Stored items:
---+---

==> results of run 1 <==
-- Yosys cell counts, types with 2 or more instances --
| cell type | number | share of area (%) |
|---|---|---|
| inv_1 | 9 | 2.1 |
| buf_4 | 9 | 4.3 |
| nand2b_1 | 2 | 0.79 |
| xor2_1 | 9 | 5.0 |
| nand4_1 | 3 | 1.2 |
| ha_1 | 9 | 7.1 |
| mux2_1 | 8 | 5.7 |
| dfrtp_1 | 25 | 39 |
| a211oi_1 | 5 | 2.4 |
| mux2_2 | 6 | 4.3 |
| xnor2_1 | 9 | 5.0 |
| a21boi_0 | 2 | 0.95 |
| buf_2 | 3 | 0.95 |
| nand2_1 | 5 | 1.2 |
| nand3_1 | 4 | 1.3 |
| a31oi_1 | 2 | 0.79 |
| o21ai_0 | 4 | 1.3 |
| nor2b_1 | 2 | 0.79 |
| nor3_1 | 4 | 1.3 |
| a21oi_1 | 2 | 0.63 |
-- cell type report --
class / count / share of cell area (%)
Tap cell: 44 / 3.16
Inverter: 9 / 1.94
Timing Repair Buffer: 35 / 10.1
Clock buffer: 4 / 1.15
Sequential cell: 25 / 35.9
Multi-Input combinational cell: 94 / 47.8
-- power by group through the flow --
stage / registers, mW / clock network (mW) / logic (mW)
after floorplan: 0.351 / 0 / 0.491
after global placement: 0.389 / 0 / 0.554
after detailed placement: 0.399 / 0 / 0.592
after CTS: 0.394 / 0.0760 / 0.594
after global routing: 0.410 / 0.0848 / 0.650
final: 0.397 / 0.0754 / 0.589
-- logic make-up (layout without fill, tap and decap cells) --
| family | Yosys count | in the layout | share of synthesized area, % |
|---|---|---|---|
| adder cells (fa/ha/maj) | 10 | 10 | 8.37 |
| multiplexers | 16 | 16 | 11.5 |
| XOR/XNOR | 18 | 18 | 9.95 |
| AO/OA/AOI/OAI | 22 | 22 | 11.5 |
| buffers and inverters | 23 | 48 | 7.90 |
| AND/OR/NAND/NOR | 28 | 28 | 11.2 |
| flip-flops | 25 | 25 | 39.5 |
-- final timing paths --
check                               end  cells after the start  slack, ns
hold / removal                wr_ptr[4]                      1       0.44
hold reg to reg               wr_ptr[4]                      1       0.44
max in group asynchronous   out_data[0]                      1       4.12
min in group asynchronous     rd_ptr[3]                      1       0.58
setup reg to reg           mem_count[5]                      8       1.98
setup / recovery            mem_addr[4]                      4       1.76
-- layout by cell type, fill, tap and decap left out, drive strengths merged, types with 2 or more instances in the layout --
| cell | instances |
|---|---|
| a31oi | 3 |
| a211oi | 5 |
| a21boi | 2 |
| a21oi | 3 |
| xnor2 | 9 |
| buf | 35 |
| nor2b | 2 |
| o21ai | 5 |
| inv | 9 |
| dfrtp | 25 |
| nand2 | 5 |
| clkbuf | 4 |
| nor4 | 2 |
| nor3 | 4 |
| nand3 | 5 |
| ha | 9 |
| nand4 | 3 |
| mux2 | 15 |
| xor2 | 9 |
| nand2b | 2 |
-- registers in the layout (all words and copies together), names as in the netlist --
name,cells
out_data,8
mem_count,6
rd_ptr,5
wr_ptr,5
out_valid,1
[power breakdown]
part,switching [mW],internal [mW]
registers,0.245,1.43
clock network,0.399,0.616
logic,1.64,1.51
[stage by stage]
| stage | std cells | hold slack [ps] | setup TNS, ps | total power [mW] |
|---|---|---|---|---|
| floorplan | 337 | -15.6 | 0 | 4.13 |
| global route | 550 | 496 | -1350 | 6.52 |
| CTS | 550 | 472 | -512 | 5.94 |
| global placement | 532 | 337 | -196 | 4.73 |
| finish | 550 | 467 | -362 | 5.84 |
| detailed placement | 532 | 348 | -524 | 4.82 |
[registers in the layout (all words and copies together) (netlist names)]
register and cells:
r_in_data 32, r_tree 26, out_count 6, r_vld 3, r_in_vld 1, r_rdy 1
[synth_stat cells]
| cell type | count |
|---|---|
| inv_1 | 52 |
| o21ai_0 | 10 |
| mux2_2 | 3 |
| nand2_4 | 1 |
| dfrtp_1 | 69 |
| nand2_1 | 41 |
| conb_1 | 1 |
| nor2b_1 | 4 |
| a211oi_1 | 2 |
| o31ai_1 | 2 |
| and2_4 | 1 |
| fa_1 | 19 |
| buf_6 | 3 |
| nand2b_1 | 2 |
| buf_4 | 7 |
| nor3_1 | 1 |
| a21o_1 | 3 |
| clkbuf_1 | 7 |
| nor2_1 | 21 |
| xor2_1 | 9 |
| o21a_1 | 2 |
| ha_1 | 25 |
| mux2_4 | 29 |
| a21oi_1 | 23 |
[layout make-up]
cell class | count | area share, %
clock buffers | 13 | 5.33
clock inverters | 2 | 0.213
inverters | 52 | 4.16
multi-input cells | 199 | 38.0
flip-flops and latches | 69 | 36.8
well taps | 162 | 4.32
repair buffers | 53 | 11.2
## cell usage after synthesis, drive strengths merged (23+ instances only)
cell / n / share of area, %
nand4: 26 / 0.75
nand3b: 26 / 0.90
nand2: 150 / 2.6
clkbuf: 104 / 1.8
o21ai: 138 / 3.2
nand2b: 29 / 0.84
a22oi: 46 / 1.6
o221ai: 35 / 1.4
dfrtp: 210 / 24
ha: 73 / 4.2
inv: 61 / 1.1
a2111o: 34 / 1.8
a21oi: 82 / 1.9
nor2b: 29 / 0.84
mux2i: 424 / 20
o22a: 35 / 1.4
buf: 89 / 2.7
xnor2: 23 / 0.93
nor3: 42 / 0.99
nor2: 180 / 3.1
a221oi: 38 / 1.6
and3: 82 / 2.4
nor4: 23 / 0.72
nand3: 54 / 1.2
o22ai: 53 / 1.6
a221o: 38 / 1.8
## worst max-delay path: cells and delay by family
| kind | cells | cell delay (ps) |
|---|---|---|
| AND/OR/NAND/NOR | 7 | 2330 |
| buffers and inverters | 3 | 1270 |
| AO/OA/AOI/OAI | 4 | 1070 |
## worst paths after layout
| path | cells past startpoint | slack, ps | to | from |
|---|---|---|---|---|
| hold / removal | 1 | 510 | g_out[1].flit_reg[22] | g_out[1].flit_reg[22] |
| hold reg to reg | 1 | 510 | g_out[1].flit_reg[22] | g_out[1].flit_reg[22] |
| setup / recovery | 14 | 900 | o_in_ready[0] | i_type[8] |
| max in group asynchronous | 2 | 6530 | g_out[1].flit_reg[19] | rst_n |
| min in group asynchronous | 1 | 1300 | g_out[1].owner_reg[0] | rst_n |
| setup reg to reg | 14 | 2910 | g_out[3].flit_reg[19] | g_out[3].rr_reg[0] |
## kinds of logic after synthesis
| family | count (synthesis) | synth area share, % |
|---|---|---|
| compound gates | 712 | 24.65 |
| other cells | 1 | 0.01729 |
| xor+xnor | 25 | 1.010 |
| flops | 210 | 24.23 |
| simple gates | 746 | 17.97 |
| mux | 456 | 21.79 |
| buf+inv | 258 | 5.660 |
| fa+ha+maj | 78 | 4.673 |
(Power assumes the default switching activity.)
**config.mk**
```make
export PLATFORM = sky130hd
export DESIGN_NAME = tis_stream_sink
export DESIGN_NICKNAME = d
export VERILOG_FILES = /design/src/rtl/tis_stream_sink.sv
export SDC_FILE = /design/constraint.sdc
export NUM_CORES = 1
export LEC_CHECK = 0
export ABC_AREA = 1
export BUFFER_PORTS_ARGS = -buffer_cell sky130_fd_sc_hd__buf_2
export CELL_PAD_IN_SITES_DETAIL_PLACEMENT = 2
export CELL_PAD_IN_SITES_GLOBAL_PLACEMENT = 2
export CORE_MARGIN = 2
export CORE_UTILIZATION = 35
export DETAILED_ROUTE_END_ITERATION = 8
export GPL_TIMING_DRIVEN = 0
export PLACE_DENSITY_LB_ADDON = 0.12
export SYNTH_ARGS = -nofsm -noshare
export SYNTH_HDL_FRONTEND = slang
export SYNTH_SLANG_ARGS = --single-unit
```
**constraint.sdc**
```tcl
create_clock -name clk -period 2.3 [get_ports clk]
set_clock_uncertainty 0.15 [all_clocks]
set_input_delay 0.46 -clock clk [delete_from_list [all_inputs] [get_ports clk]]
set_output_delay 0.46 -clock clk [all_outputs]
set_load 0.01 [all_outputs]
```
### src/flat_wrapper.sv
// flat-port wrapper written by rule: the top's interface ports become plain ports
module qam_demap_sequencer_flat 
#(
    parameter int CAL_LOG2 = 4
)
  (symbol_clock, rst, en, cal, I_in, Q_in, sym_in, offset_i, offset_q, latch_offset, overflow, state, byte_if_byte_data, byte_if_byte_valid, byte_if_byte_ready);
  qam_demap_sequencer_if byte_if_i ();
  input  logic symbol_clock;
  input  logic rst;
  input  logic en;
  input  logic cal;
  input  logic signed [7:0] I_in;
  input  logic signed [7:0] Q_in;
  input  logic [3:0] sym_in;
  output logic signed [7:0] offset_i;
  output logic signed [7:0] offset_q;
  output logic latch_offset;
  output logic overflow;
  output logic [1:0] state;
  output wire logic [$bits(byte_if_i.byte_data)-1:0] byte_if_byte_data;
  output wire logic [$bits(byte_if_i.byte_valid)-1:0] byte_if_byte_valid;
  input wire logic [$bits(byte_if_i.byte_ready)-1:0] byte_if_byte_ready;
  assign byte_if_byte_data = byte_if_i.byte_data;
  assign byte_if_byte_valid = byte_if_i.byte_valid;
  assign byte_if_i.byte_ready = byte_if_byte_ready;
  qam_demap_sequencer #(.CAL_LOG2(CAL_LOG2)) u_core (.symbol_clock(symbol_clock), .rst(rst), .en(en), .cal(cal), .I_in(I_in), .Q_in(Q_in), .sym_in(sym_in), .offset_i(offset_i), .offset_q(offset_q), .latch_offset(latch_offset), .overflow(overflow), .state(state), .byte_if(byte_if_i));
endmodule
==> src/rtl/bp_pkg.sv <==
// Shared selector-table definitions for the tournament predictor.
package bp_pkg;

    localparam int unsigned DEF_IDX_W    = 10;
    localparam logic [1:0]  DEF_INIT_VAL = 2'b01;

    // Selector encodings: bit1 = 1 selects the local predictor.
    localparam logic [1:0] SEL_SG = 2'b00;
    localparam logic [1:0] SEL_WG = 2'b01;
    localparam logic [1:0] SEL_WL = 2'b10;
    localparam logic [1:0] SEL_SL = 2'b11;

    typedef enum logic {
        SWEEP = 1'b0,
        RUN   = 1'b1
    } upd_state_e;

    // Saturating selector update; returns cur unchanged when both agree.
    function automatic logic [1:0] sel_update(input logic [1:0] cur,
                                              input logic       global_ok,
                                              input logic       local_ok);
        logic [1:0] nxt;
        nxt = cur;
        if (!global_ok && local_ok) begin
            if (cur != SEL_SL) nxt = cur + 2'd1;
        end else if (global_ok && !local_ok) begin
            if (cur != SEL_SG) nxt = cur - 2'd1;
        end
        return nxt;
    endfunction

endpackage
File: config.mk
export PLATFORM = sky130hd
export DESIGN_NAME = prll_bs_drvr_endpoint
export DESIGN_NICKNAME = d
export VERILOG_FILES = /design/src/rtl/prll_bs_drvr_endpoint.sv
export SDC_FILE = /design/constraint.sdc
export NUM_CORES = 2
export LEC_CHECK = 0
export BUFFER_PORTS_ARGS = -buffer_cell sky130_fd_sc_hd__buf_4
export CAP_MARGIN = 20
export CELL_PAD_IN_SITES_DETAIL_PLACEMENT = 0
export CELL_PAD_IN_SITES_GLOBAL_PLACEMENT = 1
export CORE_ASPECT_RATIO = 1.25
export CORE_MARGIN = 10
export CORE_UTILIZATION = 43
export CTS_CLUSTER_DIAMETER = 120
export DETAILED_ROUTE_END_ITERATION = 7
export PLACE_DENSITY_LB_ADDON = 0.1
export SYNTH_ARGS = -nofsm -noshare
export SYNTH_HDL_FRONTEND = slang
export SYNTH_SLANG_ARGS = --single-unit
File: constraint.sdc
create_clock -name clk -period 22.9 [get_ports clk]
set_input_delay 1.145 -clock clk [delete_from_list [all_inputs] [get_ports clk]]
set_output_delay 1.145 -clock clk [all_outputs]
set_load 0.005 [all_outputs]
**config.mk**
```make
export PLATFORM = sky130hd
export DESIGN_NAME = led_pattern_ctrl
export DESIGN_NICKNAME = d
export VERILOG_FILES = /design/src/rtl/led_pattern_ctrl_pkg.sv /design/src/rtl/led_channel.sv /design/src/rtl/led_pattern_ctrl.sv
export SDC_FILE = /design/constraint.sdc
export NUM_CORES = 1
export LEC_CHECK = 0
export BUFFER_PORTS_ARGS = -buffer_cell sky130_fd_sc_hd__buf_4
export CELL_PAD_IN_SITES_DETAIL_PLACEMENT = 1
export CELL_PAD_IN_SITES_GLOBAL_PLACEMENT = 1
export CORE_ASPECT_RATIO = 1.5
export CORE_MARGIN = 1
export CORE_UTILIZATION = 45
export CTS_CLUSTER_SIZE = 25
export DETAILED_ROUTE_END_ITERATION = 7
export PLACE_DENSITY_LB_ADDON = 0.1
export SLEW_MARGIN = 10
export SYNTH_ARGS = -nofsm -noshare
export SYNTH_HDL_FRONTEND = slang
export SYNTH_SLANG_ARGS = --single-unit
```
**constraint.sdc**
```tcl
create_clock -name clk -period 3.2 [get_ports clk]
set_input_delay 0.16 -clock clk [delete_from_list [all_inputs] [get_ports clk]]
set_output_delay 0.16 -clock clk [all_outputs]
set_load 0.01 [all_outputs]
```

---+---

• [Task statement] For this exercise, repeat exactly the lines of the data above from the one with "a31oi | 3 |" down to the one with "[layout make-up]", both end lines included.

• [Result of this exercise]
| a31oi | 3 |
| a211oi | 5 |
| a21boi | 2 |
| a21oi | 3 |
| xnor2 | 9 |
| buf | 35 |
| nor2b | 2 |
| o21ai | 5 |
| inv | 9 |
| dfrtp | 25 |
| nand2 | 5 |
| clkbuf | 4 |
| nor4 | 2 |
| nor3 | 4 |
| nand3 | 5 |
| ha | 9 |
| nand4 | 3 |
| mux2 | 15 |
| xor2 | 9 |
| nand2b | 2 |
-- registers in the layout (all words and copies together), names as in the netlist --
name,cells
out_data,8
mem_count,6
rd_ptr,5
wr_ptr,5
out_valid,1
[power breakdown]
part,switching [mW],internal [mW]
registers,0.245,1.43
clock network,0.399,0.616
logic,1.64,1.51
[stage by stage]
| stage | std cells | hold slack [ps] | setup TNS, ps | total power [mW] |
|---|---|---|---|---|
| floorplan | 337 | -15.6 | 0 | 4.13 |
| global route | 550 | 496 | -1350 | 6.52 |
| CTS | 550 | 472 | -512 | 5.94 |
| global placement | 532 | 337 | -196 | 4.73 |
| finish | 550 | 467 | -362 | 5.84 |
| detailed placement | 532 | 348 | -524 | 4.82 |
[registers in the layout (all words and copies together) (netlist names)]
register and cells:
r_in_data 32, r_tree 26, out_count 6, r_vld 3, r_in_vld 1, r_rdy 1
[synth_stat cells]
| cell type | count |
|---|---|
| inv_1 | 52 |
| o21ai_0 | 10 |
| mux2_2 | 3 |
| nand2_4 | 1 |
| dfrtp_1 | 69 |
| nand2_1 | 41 |
| conb_1 | 1 |
| nor2b_1 | 4 |
| a211oi_1 | 2 |
| o31ai_1 | 2 |
| and2_4 | 1 |
| fa_1 | 19 |
| buf_6 | 3 |
| nand2b_1 | 2 |
| buf_4 | 7 |
| nor3_1 | 1 |
| a21o_1 | 3 |
| clkbuf_1 | 7 |
| nor2_1 | 21 |
| xor2_1 | 9 |
| o21a_1 | 2 |
| ha_1 | 25 |
| mux2_4 | 29 |
| a21oi_1 | 23 |
[layout make-up]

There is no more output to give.